Another factor that may take an increasing role is that of consumer interest — today’s consumers want to know more about food production, and not just in North America, but around the world. Gord Kurbis, director of market access and trade policy with Pulse Canada, says that could result in more MRL-related trade disputes, particularly with some countries where there are high-profile and genuine food safety concerns.

That could lead to those countries that didn’t monitor MRLs before monitoring them now. If nothing else were to change, those involved in MRLs in Canada wouldn’t be too concerned because of the reputation for clean crops and the willingness to stand behind the compliance with relevant food safety standards around the world. But the ability to monitor at parts per billion and parts per trillion doesn’t guarantee better MRL policies or opening the door on increased trade.

“At 10 ppb, you probably don’t have any detectable residues,” says Kurbis. “But if you can measure down to  one ppb, which is probably well below a level that’s biologically significant, you could be non-compliant if the importing country has a default policy which says, ‘If we don’t have a number on the books, we’re going to default to zero’.”

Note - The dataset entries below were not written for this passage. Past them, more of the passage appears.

<file path="config.mk">
export PLATFORM = sky130hd
export DESIGN_NAME = rxf_filter
export DESIGN_NICKNAME = d
export VERILOG_FILES = /design/src/rtl/rxf_pkg.sv /design/src/rtl/rxf_crc32.sv /design/src/rtl/rxf_stat_bank.sv /design/src/rtl/rxf_filter.sv
export SDC_FILE = /design/constraint.sdc
export NUM_CORES = 1
export LEC_CHECK = 0
export CORE_MARGIN = 2
export CORE_UTILIZATION = 59
export CTS_CLUSTER_DIAMETER = 150
export DETAILED_ROUTE_END_ITERATION = 10
export DONT_BUFFER_PORTS = 1
export GPL_TIMING_DRIVEN = 0
export PLACE_DENSITY_LB_ADDON = 0.05
export SLEW_MARGIN = 20
export SYNTH_ARGS = -nofsm -noshare
export SYNTH_HDL_FRONTEND = slang
export SYNTH_SLANG_ARGS = --single-unit
</file>
<file path="constraint.sdc">
create_clock -name clk -period 4 [get_ports clk]
set_input_delay 1 -clock clk [delete_from_list [all_inputs] [get_ports clk]]
set_output_delay 1 -clock clk [all_outputs]
set_load 0.01 [all_outputs]
</file>
<file path="src/rtl/rxf_pkg.sv">
package rxf_pkg;
  localparam int SEL_W = 3;
  localparam int NKIND = 5;

  typedef enum logic [SEL_W-1:0] {
    KIND_FWD   = 3'd0,
    KIND_FULL  = 3'd1,
    KIND_SMALL = 3'd2,
    KIND_BIG   = 3'd3,
    KIND_CRC   = 3'd4
  } rxf_kind_e;

  localparam logic [31:0] CRC_POLY    = 32'hEDB8_8320;
  localparam logic [31:0] CRC_INIT    = 32'hFFFF_FFFF;
  localparam logic [31:0] CRC_RESIDUE = 32'hDEBB_20E3;

  // One byte through the reflected CRC register, LSB first.
  function automatic logic [31:0] crc_step(input logic [31:0] c, input logic [7:0] b);
    logic [31:0] r;
    r = c ^ {24'h0, b};
    for (int k = 0; k < 8; k++) begin
      r = r[0] ? ((r >> 1) ^ CRC_POLY) : (r >> 1);
    end
    return r;
  endfunction
endpackage

</file>
<file path="src/rtl/rxf_crc32.sv">
module rxf_crc32 (
  input  logic       clk,
  input  logic       rst_n,
  input  logic       en,
  input  logic       start,
  input  logic [7:0] data,
  output logic       ok_now
);
  import rxf_pkg::*;

  logic [31:0] crc_q, crc_d;

  always_comb begin
    crc_d  = crc_step(start ? CRC_INIT : crc_q, data);
    ok_now = (crc_d == CRC_RESIDUE);
  end

  always_ff @(posedge clk or negedge rst_n) begin
    if (!rst_n)  crc_q <= CRC_INIT;
    else if (en) crc_q <= crc_d;
  end
endmodule

</file>
<file path="src/rtl/rxf_stat_bank.sv">
module rxf_stat_bank #(
  parameter int CNT_W = 32,
  parameter int NCNT  = rxf_pkg::NKIND
) (
  input  logic                       clk,
  input  logic                       rst_n,
  input  logic                       clear,
  input  logic                       inc_en,
  input  logic [rxf_pkg::SEL_W-1:0]  inc_sel,
  input  logic [rxf_pkg::SEL_W-1:0]  rd_sel,
  output logic [CNT_W-1:0]           rd_data,
  output logic [NCNT*CNT_W-1:0]      cnt_flat
);
  localparam logic [CNT_W-1:0] CMAX = '1;

  logic [CNT_W-1:0] cnt_q [NCNT];

  for (genvar g = 0; g < NCNT; g++) begin : g_cnt
    logic             hit;
    logic             upd;
    logic [CNT_W-1:0] cnt_d;

    always_comb begin
      hit   = inc_en && (inc_sel == rxf_pkg::SEL_W'(g));
      upd   = clear || (hit && (cnt_q[g] != CMAX));
      cnt_d = clear ? '0 : cnt_q[g] + 1'b1;
    end

    always_ff @(posedge clk or negedge rst_n) begin
      if (!rst_n)   cnt_q[g] <= '0;
      else if (upd) cnt_q[g] <= cnt_d;
    end

    assign cnt_flat[g*CNT_W +: CNT_W] = cnt_q[g];
  end

  always_comb begin
    rd_data = '0;
    for (int i = 0; i < NCNT; i++) begin
      if (rd_sel == rxf_pkg::SEL_W'(i)) rd_data = cnt_q[i];
    end
  end
endmodule

</file>
<file path="src/rtl/rxf_filter.sv">
module rxf_filter #(
  parameter int CNT_W   = 32,
  parameter int MIN_LEN = 60,
  parameter int MAX_LEN = 1514,
  parameter int FCS_LEN = 4
) (
  input  logic                      clk,
  input  logic                      rst_n,
  input  logic                      in_valid,
  input  logic [7:0]                in_data,
  input  logic                      in_last,
  input  logic                      buf_full,
  output logic                      out_valid,
  output logic [7:0]                out_data,
  output logic                      out_commit,
  output logic                      out_abort,
  input  logic [rxf_pkg::SEL_W-1:0] cnt_sel,
  input  logic                      cnt_clear,
  output logic [CNT_W-1:0]          cnt_rdata
);
  import rxf_pkg::*;

  localparam int              LEN_W   = $clog2(MAX_LEN + FCS_LEN + 2);
  localparam logic [LEN_W-1:0] MIN_TOT = LEN_W'(MIN_LEN + FCS_LEN);
  localparam logic [LEN_W-1:0] MAX_TOT = LEN_W'(MAX_LEN + FCS_LEN);

  logic             in_frame_q, in_frame_d;
  logic             full_q, full_d;
  logic [LEN_W-1:0] len_q, len_d;
  logic             first, full_now, end_now, crc_ok;
  logic [LEN_W-1:0] len_base, len_now;
  rxf_kind_e        kind;

  logic       ov_q, ov_d, cm_q, cm_d, ab_q, ab_d;
  logic [7:0] od_q;

  logic [NKIND*CNT_W-1:0] cnt_flat;

  rxf_crc32 u_crc (
    .clk    (clk),
    .rst_n  (rst_n),
    .en     (in_valid),
    .start  (first),
    .data   (in_data),
    .ok_now (crc_ok)
  );

  // Frame tracking and classification
  always_comb begin
    first    = in_valid && !in_frame_q;
    full_now = first ? buf_full : full_q;
    end_now  = in_valid && in_last;
    len_base = first ? '0 : len_q;
    len_now  = (len_base == '1) ? len_base : len_base + 1'b1;

    if (full_now)               kind = KIND_FULL;
    else if (len_now < MIN_TOT) kind = KIND_SMALL;
    else if (len_now > MAX_TOT) kind = KIND_BIG;
    else if (!crc_ok)           kind = KIND_CRC;
    else                        kind = KIND_FWD;

    in_frame_d = in_valid ? !in_last : in_frame_q;
    full_d     = in_valid ? full_now : full_q;
    len_d      = in_valid ? len_now  : len_q;

    ov_d = in_valid && !full_now;
    cm_d = end_now && !full_now && (kind == KIND_FWD);
    ab_d = end_now && !full_now && (kind != KIND_FWD);
  end

  always_ff @(posedge clk or negedge rst_n) begin
    if (!rst_n) begin
      in_frame_q <= 1'b0;
      full_q     <= 1'b0;
      len_q      <= '0;
      ov_q       <= 1'b0;
      cm_q       <= 1'b0;
      ab_q       <= 1'b0;
    end else begin
      in_frame_q <= in_frame_d;
      full_q     <= full_d;
      len_q      <= len_d;
      ov_q       <= ov_d;
      cm_q       <= cm_d;
      ab_q       <= ab_d;
    end
  end

  always_ff @(posedge clk or negedge rst_n) begin
    if (!rst_n)        od_q <= '0;
    else if (in_valid) od_q <= in_data;
  end

  assign out_valid  = ov_q;
  assign out_data   = od_q;
  assign out_commit = cm_q;
  assign out_abort  = ab_q;

  rxf_stat_bank #(.CNT_W(CNT_W), .NCNT(NKIND)) u_stats (
    .clk      (clk),
    .rst_n    (rst_n),
    .clear    (cnt_clear),
    .inc_en   (end_now),
    .inc_sel  (kind),
    .rd_sel   (cnt_sel),
    .rd_data  (cnt_rdata),
    .cnt_flat (cnt_flat)
  );
endmodule

</file>
==> run_results.csv, run 1 <==
group,metric,value,unit
status,status,"complete, no violations",
sta,tightest_slew,788,ps
synthesis,synth_nets,1580,
power_and_ir_drop,peakVddDrop,0.445,mV
global_route,gr-total-overflow,0,
power_and_ir_drop,leakagePower,6.41,nW
setup_path,cpMaxStageDelayCell,"xnor3_2",
setup_path,cp.arrival,4400,ps
sta,setup_violations,0,
cts,insertion_delay,540,ps
route,viasPerCell,6.40,
die,rows,55,
cts,numClockSinks,216,
die,io_pins,60,
layout,fin_nets,1642,
synthesis,yosys-top-cells-area,"dfrtp_1 33%, dfstp_2 6.1%, nor2_1 5.7%",
power_and_ir_drop,clockPowerShare,26.2,%
sta,finalCritPeriodShare,98.7,%
power_and_ir_drop,seq_power_share,31.2,%
placement,gp_congestion,1.05,
synthesis,syn_inst,1556,
power_and_ir_drop,power.internal,5.58,mW
route,wl_per_cell,22.1,um
die,die_w,157,um
synthesis,yosys-top-cells-count,"210 x nor2_1, 184 x dfrtp_1, 119 x a21oi_1",
layout,layout-drive-gt1-share,17.6,%
synthesis,netlist_area,13800,um^2
setup_path,path_cells,"buf_2, xnor2_1, xnor2_4, xnor3_2, nor4_1, a31oi_1, nor4_2, nand4_2, buf_4, or4_4, a21oi_2",
synthesis,yosysUniqueCellTypes,68,
setup_path,path_class,"input pin to flop",
power_and_ir_drop,power.share.switching,36.5,%
synthesis,yosysTopAreaCell,"dfrtp_1",
sta,final-max-slew-violation-count,0,
run,max-cap-violations,0,
synthesis,netlist.area_leader.share,33.4,%
layout,final_core_util,70.1,%
sta,period_needed,3950,ps
cts,h-tree-depth,1,
synthesis,async_flop_share,100,%
route,drc,0,
power_and_ir_drop,p_switching,3.21,mW
route,routed_wirelength,43.1,mm
die,die-area,24600,um^2
synthesis,synth_warnings,0,
route,dr.pass1.iters,6,
layout,area_delta_synth_final,15.8,%
power_and_ir_drop,p_per_area,551,nW/um^2
synthesis,syn_avg_cell_area,8.86,um^2
cts,cts_tree,"yes",
setup_path,slowest_delay,530,ps
sta,finalSetupTns,0,ps
placement,io_buffers,0,
global_route,grt_pass1_vias,11800,
die,die_h,157,um
route,drt_iter0_drc,1455,
global_route,grt_pass1_wl,67.2,mm
route,num_vias,12500,
synthesis,synth_seq_area_share,39.5,%
route,antenna_left,0,
global_route,grt_max_degree,217,
cts,cts_root_buf,"clkbuf_16",
setup_path,crit_fanout,8,
sta,finalHoldViolCount,0,
sta,rsz0062_at_grt,"yes",
power_and_ir_drop,combPwrFrac,42.6,%
synthesis,synth_edf_count,0,
die,initial_utilization,60.5,%
cts,numCtsBuffers,26,
sta,max_freq,253,MHz
global_route,antenna_found_initial,1,
sta,slew_headroom,47.4,%
setup_path,end_kind,"flop",
cts,cts.path.max_buffers,3,
cts,path_clk_slew,60,ps
synthesis,ys_ff_latch,216,
sta,skew,10.5,ps
die,core_area,22800,um^2
setup_path,cp.required,4450,ps
min_path,hold_path.class,"input pin to asynchronous set/reset pin",
global_route,track_usage,35.5,%
placement,hpwl,30.4,mm
synthesis,synth_most_common_cell,"nor2_1",
setup_path,cp-start-kind,"input pin",
synthesis,synth_ff_type,"dfrtp_1",
sequential cells by signal (all words and copies together), names as in the netlist:
register	cells
full_q	1
in_frame_q	1
len_q	11
out_abort	1
out_commit	1
out_data	8
out_valid	1
u_crc.crc_q	32
u_stats.cnt_flat	160
cell type report:
type	instances	area, um^2
clock inverters	7	35.0
repair buffers	38	344
diodes	1	2.50
inverters	23	86.3
plain buffers	98	566
multi-input cells	1215	8300
fillers	1786	6820
well taps	313	392
clock buffers	41	788
flip-flops and latches	216	5450
timing repair:
item                                    in CTS  in global routing
gates resized for setup                     40                 39
endpoints found under the hold margin        0                  0
setup buffers                               20                 16
pin swaps                                   15                 16
hold buffers                                 0                  0
gates cloned                                 2                  0
endpoints found under the setup margin     136                101
power by group through the flow:
stage | clock network, mW | registers [mW] | logic, mW
after floorplan | 0 | 2.70 | 2.79
after global placement | 0 | 2.76 | 3.36
after detailed placement | 0 | 2.76 | 3.43
after CTS | 2.32 | 2.73 | 3.52
after global routing | 2.41 | 2.77 | 4.03
final | 2.30 | 2.74 | 3.75
final timing paths:
path / start / to / slack, ps / depth (start not counted)
min: rst_n / u_stats.cnt_flat[98] / 180 / 0
max in group asynchronous: rst_n / u_stats.cnt_flat[114] / 3430 / 0
max: in_data[0] / u_stats.cnt_flat[28] / 50 / 11
max reg2reg: u_crc.crc_q[2] / u_stats.cnt_flat[28] / 110 / 12
min in group clk: u_crc.crc_q[30] / u_crc.crc_q[30] / 490 / 2
min reg2reg: u_crc.crc_q[30] / u_crc.crc_q[30] / 490 / 2
critical path, delay by kind of cell:
family          cells  cell delay (ps)
simple gates        4             1460
xor+xnor            3             1250
buf+inv             2              420
compound gates      2              260
routing by layer:
layer / wire [um] / track usage [%]
met3: 4560 / 9.66
met2: 18700 / 52.2
met5: 0 / 0
met4: 1630 / 11.4
met1: 18300 / 51.0
metrics by stage:
stage | setup WS (ps) | cells | hold WS, ps | area (um^2) | power, mW
after floorplan | -436 | 1556 | 460 | 14100 | 5.49
after global placement | -1500 | 1869 | 478 | 14500 | 6.11
after detailed placement | -1550 | 1869 | 480 | 14500 | 6.19
after CTS | 0.526 | 1938 | 155 | 15700 | 8.58
after global routing | -91.2 | 1951 | 155 | 16000 | 9.20
final | 53.0 | 1952 | 180 | 16000 | 8.79
kinds of logic (layout without fill, tap and decap cells):
| family | after synthesis | in the layout | share of synthesized area (%) |
|---|---|---|---|
| multiplexers | 97 | 97 | 8.44 |
| XOR/XNOR | 164 | 164 | 11.2 |
| other | 0 | 1 | 0 |
| AO/OA/AOI/OAI | 287 | 287 | 11.8 |
| buffers and inverters | 125 | 207 | 3.75 |
| flip-flops | 216 | 216 | 39.5 |
| AND/OR/NAND/NOR | 659 | 659 | 24.6 |
| adder cells (fa/ha/maj) | 8 | 8 | 0.708 |
placed cells by master, fill, tap and decap left out, types with 6 or more instances in the layout:
cell type	count
nor2_1	205
dfrtp_1	184
a21oi_1	113
nand2_1	86
xnor2_1	84
o21ai_0	80
clkbuf_1	72
or3_1	68
xor2_1	65
nand4_1	55
nand3_1	49
and3_1	48
mux2_2	34
buf_4	33
mux2i_1	32
dfstp_2	32
nor2b_1	31
clkbuf_16	27
o22ai_1	26
a22oi_1	23
inv_1	22
and2_1	12
mux2_4	12
and4_1	12
clkbuf_8	11
mux4_2	10
buf_6	9
nor3_1	8
mux2_1	8
buf_2	7
a31oi_1	7
nand2b_1	7
clkinv_2	7
nor2_2	6
nor3_2	6
nand2_2	6
ha_1	6
Note: power is estimated with default switching activity, not from simulation.
==> run 2, diff against run 1 <==
--- a/config.mk
+++ b/config.mk
@@ -7,2 +7,3 @@
 export LEC_CHECK = 0
+export ABC_CLOCK_PERIOD_IN_PS = 4000
 export CORE_MARGIN = 2
--- a/constraint.sdc
+++ b/constraint.sdc
@@ -3,2 +3,2 @@
 set_output_delay 1 -clock clk [all_outputs]
-set_load 0.01 [all_outputs]
+set_load 0.005 [all_outputs]
==> run 2 against run 1 <==
  * Sequential cell count stayed put
  * Via count shrank 0.33%
  * Core utilization shrank 0.40 points
  * Critical path type unchanged
  * Maximum frequency rose by 0.26%
  * Register-to-register slack better by 40 ps
  * Design area decreased by 0.57%
  * Hold slack got worse by 3.2 ps
  * Non-clock buffer count is 2 lower
  * Clock power about the same
  * Sequential power about the same
==> run_results.csv, run 2 (same netlist as run 1, synthesis figures left out) <==
group,metric,value,unit
placement,hpwl,30.4,mm
setup_path,cp-start-kind,"input pin",
status,status,"complete, no violations",
global_route,track_usage,35.5,%
power_and_ir_drop,power,8.77,mW
route,drc,0,
layout,layout_commonest_cell,"nor2_1",
run,max-cap-violations,0,
route,drt-met1-wl,18.3,mm
sta,skew,16.9,ps
layout,layout-drive-gt1-share,17.2,%
route,dr.pass1.iters,7,
setup_path,rrSetupSlack,150,ps
route,num_vias,12400,
power_and_ir_drop,p_per_area,553,nW/um^2
sta,slew_headroom,46.5,%
setup_path,rr_startpoint,"u_crc.crc_q[2]",
die,rows,55,
global_route,grt_pass1_wl,67.2,mm
cts,cts_root_buf,"clkbuf_16",
min_path,hold_path.class,"input pin to asynchronous set/reset pin",
setup_path,end_kind,"flop",
global_route,antenna_found_initial,1,
route,routed_wirelength,43.0,mm
sta,max_freq,254,MHz
route,wl_met2,18.7,mm
layout,largest_reg_flops,160,
placement,io_buffers,0,
cts,insertion_delay,540,ps
setup_path,cpMaxStageDelayCell,"and4_4",
cts,postCtsHoldBufs,0,
global_route,grt_pass1_vias,11800,
layout,register_area,5450,um^2
route,wl_per_cell,22.0,um
cts,path_clk_slew,60,ps
die,io_pins,60,
route,antenna_left,0,
die,initial_utilization,60.5,%
setup_path,crit_fanout,10,
layout,area_delta_synth_final,15.1,%
route,top_layer,"met4",
setup_path,cp.arrival,4350,ps
die,die_h,157,um
sta,tightest_slew,803,ps
setup_path,cp.required,4420,ps
layout,final_cell_mix,"205 x nor2_1, 184 x dfrtp_1, 114 x a21oi_1",
cts,numClockSinks,216,
cts,cts_tree,"yes",
placement,gp_congestion,1.05,
sta,final-max-slew-violation-count,0,
setup_path,r2r_end,"u_stats.cnt_flat[139]",
sta,setup_violations,0,
route,viasPerCell,6.38,
setup_path,r2r_cells,13,
global_route,gr-total-overflow,0,
setup_path,path_cells,"buf_8, nor2b_4, buf_6, buf_4, nor2_1, xnor2_2, buf_6, ha_1, nand3_1, a21oi_2, nand4_1, a211o_1, nor4_2, and4_4, buf_6, buf_4, nor2_1, mux2_1",
layout,fillerInstances,1800,
cts,cts.path.max_buffers,3,
sta,finalSetupTns,0,ps
die,die-area,24600,um^2
die,core_area,22800,um^2
cts,h-tree-depth,1,
power_and_ir_drop,leakagePower,6.37,nW
global_route,grt_max_degree,217,
route,drt_iter0_drc,1395,
route,wl_met3,4.47,mm
setup_path,slowest_delay,330,ps
setup_path,crit_top_cell,"buf_6",
cts,numCtsBuffers,26,
layout,fin_nets,1640,
setup_path,path_class,"input pin to flop",
sta,finalCritPeriodShare,98.4,%
die,die_w,157,um
sta,finalHoldViolCount,0,
layout,multi_input_area,8240,um^2
power_and_ir_drop,peakVddDrop,0.422,mV
sta,period_needed,3940,ps
[run 2: cell count changes in the layout (fill, tap and decap cells not counted), moves of 2 or more]
cell / previous run / this run
or4_4: 3 / 0
nand3_2: 4 / 6
or4_1: 2 / 5
buf_6: 9 / 6
[run 2: how the worst max path moves through the flow]
stage | from | to | depth (start not counted) | slack (ps)
finish | in_valid | u_stats.cnt_flat[139] | 18 | 60
global route | in_valid | u_stats.cnt_flat[13] | 16 | -100
CTS | in_valid | u_stats.cnt_flat[0] | 22 | 3
detailed placement | in_valid | u_stats.cnt_flat[25] | 22 | -1550
global placement | in_valid | u_stats.cnt_flat[25] | 22 | -1500
floorplan | in_valid | u_stats.cnt_flat[159] | 22 | -440
[run 2: critical path: cells and delay by family]
kind | cells | cell delay, ps
muxes | 1 | 320
xor gates and xnor gates | 1 | 180
and+or+nand+nor | 7 | 1170
AOI/OAI and AO/OA | 2 | 450
buffers and inverters | 6 | 1040
adders and majority gates | 1 | 170
[run 2: final cells by class]
class	count	area share (%)
clock inverters	7	0.221
diodes	1	0.0158
multi-input cells	1215	51.9
inverters	23	0.544
flip-flops and latches	216	34.3
clock buffers	41	4.97
plain buffers	98	3.54
well taps	313	2.47
repair buffers	36	2.01
[run 2: layer usage]
layer | vias to the layer above | global-route usage [%]
met3 | 90 | 9.66
met1 | 6166 | 51.0
met5 | - | 0
li1 | 5629 | -
met4 | 0 | 11.4
met2 | 564 | 52.2
[run 2: stage by stage]
step,utilization [%],area (um^2),hold WS [ps],setup slack [ps],std cells
3_5_place_dp,63.8,14500,480,-1550,1869
3_3_place_gp,63.8,14500,478,-1500,1869
5_1_grt,69.7,15900,155,-95.7,1949
4_1_cts,69.0,15700,155,2.94,1938
6_report,69.7,15900,177,63.4,1950
2_1_floorplan,-,14100,460,-436,1556
[run 2: report_power, final]
part | internal, mW | total [mW] | switching [mW] | leakage (nW)
clock network | 1.34 | 2.30 | 0.953 | 0.413
logic | 1.70 | 3.74 | 2.04 | 3.08
registers | 2.54 | 2.74 | 0.198 | 2.87
[run 2: repair_timing]
item                                    4_1_cts  5_1_grt
pin swaps                                    15       15
setup buffers                                20       14
cloned                                        2        0
resized for setup                            39       25
endpoints found under the setup margin      135      107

Another trend is that there are more countries around the world that formerly used Codex as their source for MRLs to evaluate the data, coming up with a risk assessment and a maximum residue limit. But they’re moving away from that process and establishing their own national approaches.

“And that would be fine if governments did a better job of talking to each other but it almost seems as though things are being done in isolation,” says Kurbis. “In some cases, where there are more countries moving towards national approaches and where regulators are trying to get almost identical endpoints in terms of consumer protection, they’re coming with approaches that are completely different. And that’s tough for trade when there are all of these misaligned standards that you have to comply with.”

The one lesson that Kurbis has taken from this process is that a more co-operative effort is needed, hence the government-industry MRL task force that Pulse Canada is spearheading. Ultimately, the goal is to make their priorities known to identify those measures they may need to manage in the future within our own value chains. They’re also trying to identify and get key MRLs needed, and identify long-term fixes for current discrepancies.